DENPASAR – Ketua Pelaksana UPP Saber Pungli Provinsi Bali Kombes Suradiyana mengklaim belum menangani kasus pungli yang berhubungan dengan desa adat karena belum ada aturan.
“Untuk mensinkronkan antara hukum positif dengan hukum adat, kuncinya di eksekutif dan legislatif,” katanya.
Namun, Kombes Suradiyana tak menampik bila memang ada laporan dari masyarakat terkait pungli di desa adat.
Di antaranya, masalah uang kipem dan pungutan dari desa adat untuk warga yang sedang membangun.
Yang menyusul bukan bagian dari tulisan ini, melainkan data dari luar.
`config.mk`:
```
export PLATFORM = sky130hd
export DESIGN_NAME = seg14_scroll_scanner
export DESIGN_NICKNAME = d
export VERILOG_FILES = /design/src/rtl/seg14_pkg.sv /design/src/rtl/seg14_font.sv /design/src/rtl/seg14_scroll_scanner.sv
export SDC_FILE = /design/constraint.sdc
export NUM_CORES = 1
export LEC_CHECK = 0
export ABC_AREA = 1
export ABC_CLOCK_PERIOD_IN_PS = 4400
export BUFFER_PORTS_ARGS = -buffer_cell sky130_fd_sc_hd__buf_2
export CAP_MARGIN = 0
export CORE_ASPECT_RATIO = 0.8
export CORE_MARGIN = 1
export CORE_UTILIZATION = 56
export DETAILED_ROUTE_END_ITERATION = 12
export PLACE_DENSITY = 0.73
export SKIP_LAST_GASP = 1
export SLEW_MARGIN = 40
export SYNTH_ARGS = -nofsm -noshare
export SYNTH_HDL_FRONTEND = slang
export SYNTH_HIERARCHICAL = 1
export SYNTH_SLANG_ARGS = --single-unit
```
`constraint.sdc`:
```
create_clock -name clk -period 4.4 [get_ports clk]
set_input_delay 0.66 -clock clk [delete_from_list [all_inputs] [get_ports clk]]
set_output_delay 0.66 -clock clk [all_outputs]
set_load 0.005 [all_outputs]
```
`src/rtl/seg14_pkg.sv`:
```
// seg14_pkg: shared definitions for 14-segment display blocks.
//   - character codes (0-9 digits, 10-35 A-Z, 36 N-tilde, 63 space)
//   - segment bit positions within the 14-bit pattern
//   - font patterns, one localparam per displayable character
package seg14_pkg;

  localparam logic [5:0] CH_0 = 6'd0,  CH_1 = 6'd1,  CH_2 = 6'd2,  CH_3 = 6'd3;
  localparam logic [5:0] CH_4 = 6'd4,  CH_5 = 6'd5,  CH_6 = 6'd6,  CH_7 = 6'd7;
  localparam logic [5:0] CH_8 = 6'd8,  CH_9 = 6'd9;
  localparam logic [5:0] CH_A = 6'd10, CH_B = 6'd11, CH_C = 6'd12, CH_D = 6'd13;
  localparam logic [5:0] CH_E = 6'd14, CH_F = 6'd15, CH_G = 6'd16, CH_H = 6'd17;
  localparam logic [5:0] CH_I = 6'd18, CH_J = 6'd19, CH_K = 6'd20, CH_L = 6'd21;
  localparam logic [5:0] CH_M = 6'd22, CH_N = 6'd23, CH_O = 6'd24, CH_P = 6'd25;
  localparam logic [5:0] CH_Q = 6'd26, CH_R = 6'd27, CH_S = 6'd28, CH_T = 6'd29;
  localparam logic [5:0] CH_U = 6'd30, CH_V = 6'd31, CH_W = 6'd32, CH_X = 6'd33;
  localparam logic [5:0] CH_Y = 6'd34, CH_Z = 6'd35;
  localparam logic [5:0] CH_ENE   = 6'd36;
  localparam logic [5:0] CH_SPACE = 6'd63;

  // Segment bit positions. h/j/k/m are the four diagonals,
  // i/l the upper and lower centre verticals.
  localparam int unsigned SEG_A  = 13, SEG_B  = 12, SEG_C = 11, SEG_D = 10;
  localparam int unsigned SEG_E  = 9,  SEG_F  = 8;
  localparam int unsigned SEG_G1 = 7,  SEG_G2 = 6;
  localparam int unsigned SEG_H  = 5,  SEG_I  = 4,  SEG_J = 3;
  localparam int unsigned SEG_K  = 2,  SEG_L  = 1,  SEG_M = 0;

  localparam logic [13:0] FONT_0 = 14'h3F0C, FONT_1 = 14'h1800, FONT_2 = 14'h36C0;
  localparam logic [13:0] FONT_3 = 14'h3CC0, FONT_4 = 14'h19C0, FONT_5 = 14'h2DC0;
  localparam logic [13:0] FONT_6 = 14'h2FC0, FONT_7 = 14'h3800, FONT_8 = 14'h3FC0;
  localparam logic [13:0] FONT_9 = 14'h3DC0;
  localparam logic [13:0] FONT_A = 14'h3BC0, FONT_B = 14'h3C52, FONT_C = 14'h2700;
  localparam logic [13:0] FONT_D = 14'h3C12, FONT_E = 14'h2780, FONT_F = 14'h2380;
  localparam logic [13:0] FONT_G = 14'h2F40, FONT_H = 14'h1BC0, FONT_I = 14'h2412;
  localparam logic [13:0] FONT_J = 14'h1E00, FONT_K = 14'h0389, FONT_L = 14'h0700;
  localparam logic [13:0] FONT_M = 14'h1B28, FONT_N = 14'h1B21, FONT_O = 14'h3F00;
  localparam logic [13:0] FONT_P = 14'h33C0, FONT_Q = 14'h3F01, FONT_R = 14'h33C1;
  localparam logic [13:0] FONT_S = 14'h2DC0, FONT_T = 14'h2012, FONT_U = 14'h1F00;
  localparam logic [13:0] FONT_V = 14'h030C, FONT_W = 14'h1B05, FONT_X = 14'h002D;
  localparam logic [13:0] FONT_Y = 14'h002A, FONT_Z = 14'h240C;
  localparam logic [13:0] FONT_ENE   = 14'h3B21;
  localparam logic [13:0] FONT_BLANK = 14'h0000;

endpackage

```
`src/rtl/seg14_font.sv`:
```
// seg14_font: combinational character-code to 14-segment pattern decoder.
//   code    in  6   character code
//   pattern out 14  segment pattern ([13:8]=a..f, [7:6]=g1,g2, [5:0]=h..m)
// Space and every unassigned code decode to blank.
module seg14_font
  import seg14_pkg::*;
(
  input  logic [5:0]  code,
  output logic [13:0] pattern
);

  always_comb begin
    pattern = FONT_BLANK;
    case (code)
      CH_0: pattern = FONT_0;   CH_1: pattern = FONT_1;
      CH_2: pattern = FONT_2;   CH_3: pattern = FONT_3;
      CH_4: pattern = FONT_4;   CH_5: pattern = FONT_5;
      CH_6: pattern = FONT_6;   CH_7: pattern = FONT_7;
      CH_8: pattern = FONT_8;   CH_9: pattern = FONT_9;
      CH_A: pattern = FONT_A;   CH_B: pattern = FONT_B;
      CH_C: pattern = FONT_C;   CH_D: pattern = FONT_D;
      CH_E: pattern = FONT_E;   CH_F: pattern = FONT_F;
      CH_G: pattern = FONT_G;   CH_H: pattern = FONT_H;
      CH_I: pattern = FONT_I;   CH_J: pattern = FONT_J;
      CH_K: pattern = FONT_K;   CH_L: pattern = FONT_L;
      CH_M: pattern = FONT_M;   CH_N: pattern = FONT_N;
      CH_O: pattern = FONT_O;   CH_P: pattern = FONT_P;
      CH_Q: pattern = FONT_Q;   CH_R: pattern = FONT_R;
      CH_S: pattern = FONT_S;   CH_T: pattern = FONT_T;
      CH_U: pattern = FONT_U;   CH_V: pattern = FONT_V;
      CH_W: pattern = FONT_W;   CH_X: pattern = FONT_X;
      CH_Y: pattern = FONT_Y;   CH_Z: pattern = FONT_Z;
      CH_ENE: pattern = FONT_ENE;
      default: pattern = FONT_BLANK;
    endcase
  end

endmodule

```
`src/rtl/seg14_scroll_scanner.sv`:
```
// seg14_scroll_scanner: multiplexed 14-segment display driver with an
// optional scrolling message.
//   clk, rst_n  scan clock, asynchronous active-low reset
//   wr_en, wr_addr, wr_char  message buffer write port
//   msg_len     active message length (clamped to MSG_DEPTH)
//   scroll_en   advance the message by one character every SCROLL_DIV frames
//   sel         registered one-hot digit select
//   segm        registered segment pattern of the selected digit
module seg14_scroll_scanner
  import seg14_pkg::*;
#(
  parameter int unsigned NUM_DIGITS = 12,
  parameter int unsigned MSG_DEPTH  = 32,
  parameter int unsigned SCAN_DIV   = 1,
  parameter int unsigned SCROLL_DIV = 64
) (
  input  logic                         clk,
  input  logic                         rst_n,
  input  logic                         wr_en,
  input  logic [$clog2(MSG_DEPTH)-1:0] wr_addr,
  input  logic [5:0]                   wr_char,
  input  logic [$clog2(MSG_DEPTH):0]   msg_len,
  input  logic                         scroll_en,
  output logic [NUM_DIGITS-1:0]        sel,
  output logic [13:0]                  segm
);

  localparam int unsigned AW = $clog2(MSG_DEPTH);
  localparam int unsigned LW = AW + 1;
  localparam int unsigned DW = $clog2(NUM_DIGITS);
  localparam int unsigned CW = (SCAN_DIV > 1) ? $clog2(SCAN_DIV) : 1;
  localparam int unsigned FW = (SCROLL_DIV > 1) ? $clog2(SCROLL_DIV) : 1;

  localparam logic [CW-1:0] SCAN_LAST  = CW'(SCAN_DIV - 1);
  localparam logic [FW-1:0] FRAME_LAST = FW'(SCROLL_DIV - 1);
  localparam logic [DW-1:0] DIGIT_LAST = DW'(NUM_DIGITS - 1);
  localparam logic [LW-1:0] DEPTH_L    = LW'(MSG_DEPTH);

  logic [5:0]    mem [MSG_DEPTH];
  logic [CW-1:0] scan_cnt;
  logic [DW-1:0] digit_idx;
  logic [FW-1:0] frame_cnt;
  logic [AW-1:0] ptr, ptr_nxt, offset, offset_nxt, rd_idx;
  logic [LW-1:0] len;
  logic          tick, frame_wrap, scroll_step, ptr_bad;
  logic [13:0]   font_pat;

  always_comb begin
    len         = (msg_len > DEPTH_L) ? DEPTH_L : msg_len;
    tick        = (scan_cnt == SCAN_LAST);
    frame_wrap  = tick && (digit_idx == DIGIT_LAST);
    scroll_step = scroll_en && frame_wrap && (frame_cnt == FRAME_LAST);
    ptr_bad     = ({1'b0, ptr} >= len);

    // A stale offset (msg_len shrank) is cleared before any scroll step.
    offset_nxt = offset;
    if ({1'b0, offset} >= len)
      offset_nxt = '0;
    else if (scroll_step)
      offset_nxt = (({1'b0, offset} + LW'(1)) >= len) ? '0 : offset + 1'b1;

    // The frame start loads the offset being written this cycle, so a
    // scroll step shows up on the very next frame and never mid-frame.
    ptr_nxt = ptr;
    if (frame_wrap)
      ptr_nxt = offset_nxt;
    else if (ptr_bad)
      ptr_nxt = '0;
    else if (tick)
      ptr_nxt = (({1'b0, ptr} + LW'(1)) >= len) ? '0 : ptr + 1'b1;

    // An out-of-range pointer reads entry 0, the value it is about to take,
    // so no character past msg_len ever reaches the segments.
    rd_idx = ptr_bad ? '0 : ptr;
  end

  seg14_font u_font (
    .code    (mem[rd_idx]),
    .pattern (font_pat)
  );

  always_ff @(posedge clk or negedge rst_n) begin
    if (!rst_n) begin
      for (int unsigned i = 0; i < MSG_DEPTH; i++) mem[i] <= CH_SPACE;
    end else if (wr_en) begin
      mem[wr_addr] <= wr_char;
    end
  end

  always_ff @(posedge clk or negedge rst_n) begin
    if (!rst_n) begin
      scan_cnt  <= '0;
      digit_idx <= '0;
      frame_cnt <= '0;
      ptr       <= '0;
      offset    <= '0;
      sel       <= '0;
      segm      <= '0;
    end else begin
      scan_cnt <= tick ? '0 : scan_cnt + 1'b1;
      if (tick)
        digit_idx <= (digit_idx == DIGIT_LAST) ? '0 : digit_idx + 1'b1;
      if (!scroll_en)
        frame_cnt <= '0;
      else if (frame_wrap)
        frame_cnt <= (frame_cnt == FRAME_LAST) ? '0 : frame_cnt + 1'b1;
      ptr    <= ptr_nxt;
      offset <= offset_nxt;
      sel    <= NUM_DIGITS'(1) << digit_idx;
      segm   <= (len == '0) ? '0 : font_pat;
    end
  end

endmodule

```
* Yosys cells after proc, flatten, opt, wreduce, memory -nomap -nowiden *
Memories as Yosys holds them, arrays and structs flattened.
Index checks and enable logic that the tools add are counted.

word-level totals
  bits in read-only memories = 896
  word-level logic and storage cells = 89
  output and inout bits = 26
  bits in registers = 239
  memories = 1

memory list
  memory            words  bits a word  rd ports  clocked after Yosys merged registers in  write ports  line              RTL
  (name not given)  64     14           1         0                                        0            seg14_font.sv:14  case (code)

operators by class
  eq/ne operators = 4
  muxes and demuxes = 21
  shift-type cells = 1
  $add $sub $neg = 7
  bitwise gates (word level) = 3
  reductions and logical operators = 5
  order comparisons = 8

operator list
  operator                                                                       number
  192-bit bitwise mux                                                            1
  6-bit 2-to-1 mux                                                               7
  5-bit 2-to-1 mux                                                               8
  6-bit binary-select mux with 5-bit select                                      1
  6-bit demux with 5-bit select                                                  1
  14-bit 2-to-1 mux                                                              1
  5-bit by 1-bit adder with 6-bit output (second input constant)                 2
  5-bit by 6-bit >= comparator with 1-bit output                                 2
  6-bit >= comparator                                                            2
  6-bit >= comparator (second input constant)                                    2
  5-bit inverter with 6-bit output                                               2
  1-bit by 4-bit << shifter with 12-bit output (first input constant)            1
  5-bit by 1-bit adder with 5-bit output (second input constant)                 2
  6-bit by 1-bit adder with 6-bit output (second input constant)                 1
  6-bit equality test (second input constant)                                    1
  6-bit greater-than comparator (second input constant)                          1
  6-bit logical NOT                                                              1
  6-bit by 1-bit less-than comparator with 1-bit output (second input constant)  1
  4-bit by 1-bit adder with 4-bit output (second input constant)                 1
  4-bit equality test (second input constant)                                    1
  1-bit logical AND                                                              4
  4-bit 2-to-1 mux                                                               1
  3-bit by 1-bit != test with 1-bit output (second input constant)               1
  2-bit by 1-bit != test with 1-bit output (second input constant)               1
  3 further kinds                                                                3

* Logic depth before layout (Yosys ltp) *
An unclocked memory read counts as a cell.

  depth after elaboration = 10
  depth in mapped cells = 32
  gate-level depth less buffers = 29

* Cells and area by module *
The synthesis kept the hierarchy.

modules (own cells, without submodules)
  module                cells each  area an instance (um^2)  instances  seq. area each (um^2)
  seg14_scroll_scanner  1601        12431.9                  1          6195.9
  seg14_font            140         701.9                    1          0.0

* Worst setup path after synthesis *
Ideal clock, no wire load.

  path type = register to register
  start point = register ptr[0]
  end point = register segm[5]
  required time = 4.269 ns
  data arrival time = 3.508 ns
  path slack = 0.761 ns
  cell stages (with the launch flop) = 27
  clock period less this slack = 3.639 ns
  path buffers = 5
  cell sequence = dfrtp_1 -> buf_2 -> buf_2 -> buf_1 -> inv_1 -> ha_1 -> inv_1 -> nand2_1 -> nand2_1 -> nand2_1 -> nand2_2 -> buf_4 -> buf_2 -> nand4_1 -> nand3_1 -> nand3_1 -> nand3_1 -> nand2_1 -> nand2_1 -> nand2_1 -> inv_1 -> ha_1 -> or2_2 -> o21ai_0 -> o22ai_1 -> inv_1 -> nor2_1

on the way
  cells in the longest elaborated chain, start to end = 8

RTL lines
  what                                                      line                         RTL
  start, declared                                           seg14_scroll_scanner.sv:43   logic [AW-1:0] ptr, ptr_nxt, offset, offset_nxt, rd_idx;
  start signal, assigned                                    seg14_scroll_scanner.sv:107  ptr <= ptr_nxt;
  5-bit by 6-bit >= comparator with 1-bit output            seg14_scroll_scanner.sv:53   ptr_bad = ({1'b0, ptr} >= len);
  5-bit 2-to-1 mux *                                        seg14_scroll_scanner.sv:74   rd_idx = ptr_bad ? '0 : ptr;
  5-bit inverter with 6-bit output (not written as such) *  seg14_scroll_scanner.sv:78   .code (mem[rd_idx]),
  6-bit binary-select mux with 5-bit select *               seg14_scroll_scanner.sv:78
  6-bit 2-to-1 mux (not written as such) * (2 in a row)     seg14_scroll_scanner.sv:78
  memory 64 x 14 bit *                                      --
  named net font_pat[5]                                     seg14_scroll_scanner.sv:46   logic [13:0] font_pat;
  14-bit 2-to-1 mux *                                       seg14_scroll_scanner.sv:110  segm <= (len == '0) ? '0 : font_pat;
  end signal, assigned                                      seg14_scroll_scanner.sv:110
  end, declared                                             seg14_scroll_scanner.sv:25   output logic [13:0] segm

The timed path passes the listed nets; every way through them passes the cells marked *. The select of a mux whose other input is x is not followed.
A chain may end at the register's enable or synchronous reset.

* Worst setup path after layout *
  start point = input msg_len[5]
  end point = register segm[5]

on the way
  cells in the longest elaborated chain, start to end = 10

RTL lines
  what                                                      line                         RTL
  start, declared                                           seg14_scroll_scanner.sv:22   input logic [$clog2(MSG_DEPTH):0] msg_len,
  6-bit greater-than comparator                             seg14_scroll_scanner.sv:49   len = (msg_len > DEPTH_L) ? DEPTH_L : msg_len;
  6-bit 2-to-1 mux *                                        seg14_scroll_scanner.sv:49
  5-bit by 6-bit >= comparator with 1-bit output *          seg14_scroll_scanner.sv:53
  5-bit 2-to-1 mux *                                        seg14_scroll_scanner.sv:74
  5-bit inverter with 6-bit output (not written as such) *  seg14_scroll_scanner.sv:78
  6-bit binary-select mux with 5-bit select *               seg14_scroll_scanner.sv:78
  6-bit 2-to-1 mux (not written as such) * (2 in a row)     seg14_scroll_scanner.sv:78
  memory 64 x 14 bit *                                      --
  named net font_pat[5]                                     seg14_scroll_scanner.sv:46
  14-bit 2-to-1 mux *                                       seg14_scroll_scanner.sv:110

Marks and branches as above.

==> out/qor.csv <==
stage,metric,value,unit
layout,fin_nets,1809,
clock_network,clk_latency,0.53,ns
clock_network,clk_path_buf_depth,3,
layout,drive_gt1_share,19.4,%
synth,syn_area_per_cell,7.54,sq um
drt,drtPass1Iterations,5,
synth,synth.most_common_cell,nand2_1,
synth,syn_area,13100,sq um
synth,synth_common_cells,"nand2_1, inv_1, o21ai_0, dfstp_2, nand3_1",
synth,syn_inst,1741,
clock_network,cts.clk_slew.worst_paths,0.06,ns
synth,yosys_warnings,6,
drt,drtAntennaViolNets,0,
global_routing,antenna_found_initial,0,
timing,maxSlewHeadroom,47.4,%
synth,syn_nets,1803,
layout,synthToLayoutAreaGrowth,9.70,%
global_routing,grt_start_max_net_pins,77,
timing,rsz0062_at_grt,no,
floorplan,chipWidth,173,microns
global_routing,grt_pass1_vias,10900,
timing,finalClockSkew,0.0122,ns
placed_design,dp_hpwl,23.2,mm
timing,tns,0,ns
clock_network,numCtsBuffers,25,
clock_network,cts-root-buf,clkbuf_16,
synth,async_reset_ff_share,100,%
timing,period_share,88.8,%
synth,yosysSeqAreaShare,47.2,%
timing,hold_violations,0,
critical_path,crit_arrival,4.29,ns
synth,synth_edf_count,0,
floorplan,core,22700,sq um
floorplan,die_area,24100,sq um
clock_network,cts.sinks,238,
power_and_ir_drop,finalPower,6.54,mW
synth,synth.area.top_cells,"dfstp_2, nand2_1, dfrtp_1",
drt,drt-total-wl,34.7,mm
synth,ys.flop_type,dfstp_2,
timing,max_freq,256,MHz
critical_path,crit_fanout,33,
global_routing,grt_usage,29.3,%
job,cap_viol_max_count,0,
timing,worstMarginPinSlew,0.783,ns
drt,via_count,11400,
synth,yosysTopAreaCell,dfstp_2,
placed_design,place_congestion,0.921,
timing,min_period,3.91,ns
drt,drtIter0Drc,1314,
floorplan,io_pins,47,
critical_path,r2r_start,ptr[3],
drt,wl_per_cell,16.8,microns
drt,vias_per_cell,5.51,
clock_network,cts-resized-gates,0,
power_and_ir_drop,p_leak,6.91,nW
global_routing,grt_pass1_wl,56.8,mm
synth,synth_cell_type_count,38,
status,status,"complete, no violations",
floorplan,placementRows,49,
synth,synth.top_cell.area_share,38.4,%
clock_network,postCtsSetupBuffers,0,
timing,setup_viol,0,
global_routing,grt-ovfl-total,0,
placed_design,port_buffers,46,
hold_path,min_path_type,in -> async,
critical_path,crit_type,in -> reg,
critical_path,worstPathRequired,4.78,ns
power_and_ir_drop,p_per_area,454,nW/um^2
critical_path,endpoint_kind,flip-flop,
floorplan,initial_core_util,57.7,%
power_and_ir_drop,peakVddDrop,0.307,mV
drt,drc,0,
clock_network,holdBufCountCts,0,
floorplan,die_h,139,microns
timing,slew_violations,0,
layout,diodes,0,
clock_network,htree_levels,1,
critical_path,cp-startpoint,msg_len[5],
critical_path,crit_path_start_kind,input port,
clock_network,cts_tree,built,
layout,fill_cells,2111,
synth,ys_ff_latch,238,
## registers in the layout (all words and copies together) (netlist names)
register,count
digit_idx,4
frame_cnt,6
mem,192
offset,5
ptr,5
segm,14
sel,12
## routing by layer
| metal | part of all wire, % | global-route usage, % | wire, microns | vias to the layer above |
|---|---|---|---|---|
| li1 | - | - | - | 5517 |
| met1 | 45 | 42.4 | 15700 | 5374 |
| met2 | 45 | 45.8 | 15500 | 422 |
| met3 | 6.9 | 3.81 | 2410 | 94 |
| met4 | 3.3 | 9.41 | 1140 | 0 |
| met5 | 0 | 0 | 0 | - |
## layout by cell type, fill, tap and decap left out, drive strengths merged, types with 2 or more instances in the layout
cell	count
clkinv	5
bufinv	2
a21oi	12
or2	14
dfstp	192
nor2	132
xor2	7
ha	41
nand3	169
clkbuf	37
buf	83
a22oi	2
o211ai	3
nor4	2
nor3	22
nand4	53
inv	235
o21ai	215
nand2	483
dfrtp	46
## critical path: stages
cell and delay, ns:
buf_2 0.14, inv_2 0.12, nand2_1 0.15, ha_1 0.33
nand2_1 0.09, a21oi_2 0.09, nor2_8 0.12, buf_4 0.25
buf_4 0.39, nand4_1 0.13, nand3_1 0.12, nand3_1 0.11
nand3_1 0.12, nand2_1 0.06, nand2_1 0.05, nand2_1 0.21
inv_1 0.31, ha_1 0.30, or2_2 0.27, o21ai_0 0.07
o22ai_1 0.08, inv_1 0.07, nor2_1 0.04
## cell type report
| type | instances | area, sq um | share of cell area, % |
|---|---|---|---|
| timing repair buffer | 83 | 576 | 3.99 |
| clock buffer | 37 | 711 | 4.93 |
| multi-input combinational | 1163 | 5570 | 38.7 |
| sequential | 238 | 6200 | 43.0 |
| inverter | 236 | 886 | 6.15 |
| tap | 306 | 383 | 2.66 |
| clock inverter | 6 | 83.8 | 0.582 |
## per-stage QoR
step	utilization, %	worst slack [ns]	hold WS, ns	instances	cell area [sq um]
floorplan	-	0.761	0.364	1741	13100
CTS	63.3	0.584	0.105	2069	14400
finish	63.3	0.491	0.0933	2069	14400
global placement	59.7	0.159	0.475	2025	13600
detailed placement	59.8	0.0459	0.481	2026	13600
global route	63.3	0.197	0.115	2069	14400
## power breakdown
part | internal [mW] | total (mW) | switching (mW) | leakage, nW
sequential | 2.82 | 3.00 | 0.187 | 2.61
combinational | 0.521 | 1.44 | 0.918 | 3.90
clock | 1.23 | 2.09 | 0.866 | 0.390
total | 4.57 | 6.54 | 1.97 | 6.91
## kinds of logic after synthesis
family	after synthesis	share of synthesized area [%]
AOI/OAI and AO/OA	237	9.25
adders and majority gates	41	3.91
DFF	238	47.2
and+or+nand+nor	877	28.6
xor gates and xnor gates	8	0.534
buffers and inverters	340	10.5
## path summary, 6_finish.rpt
kind	depth (start not counted)	to	slack, ns
max	23	segm[5]	0.49
min	1	sel[7]	0.09
min in group clk	3	mem[53]	0.37
max reg2reg	20	segm[5]	0.62
min reg2reg	2	mem[124]	0.49
max in group asynchronous	2	mem[22]	3.43
No activity file was read; power rests on OpenSTA's default activity.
Pihaknya telah menangani 43 kasus pungli sejak 2016.
Sebagian besar berhubungan dengan desa dinas. Salah satunya kasus pungli kepala desa di Tulikup. Selain itu juga ada ormas yang melakukan pemerasan di toko-toko serta pungli di instansi pemerintah.
Menurut Suradiyana, tidak semua pelaku pungli berakhir di pengadilan. Hal ini tergantung dari besaran pungli yang dilakukan.
Kalau lebih kecil dari ketentuan perundang-undangan yang ada, pelaku akan dikembalikan kepada pimpinannya atau kepala dinas terkait.
“Pungli kecil-kecilan tetap ditindak untuk mencegah agar tidak menjadi besar,” tandasnya. Usul jalan tengah disampaikan Karo Hukum dan HAM Setda Provinsi Bali, I Wayan Sugiada.
Dia mengusulkan agar perarem di desa adat bisa diakui sekaligus diketahui oleh bupati/walikota. Dengan demikian, pungutan yang dilakukan oleh desa adat bisa memiliki dasar hukum yang sah.
Usul ini mengacu pada hasil seminar yang melibatkan sejumlah ahli hukum di Universitas Udayana.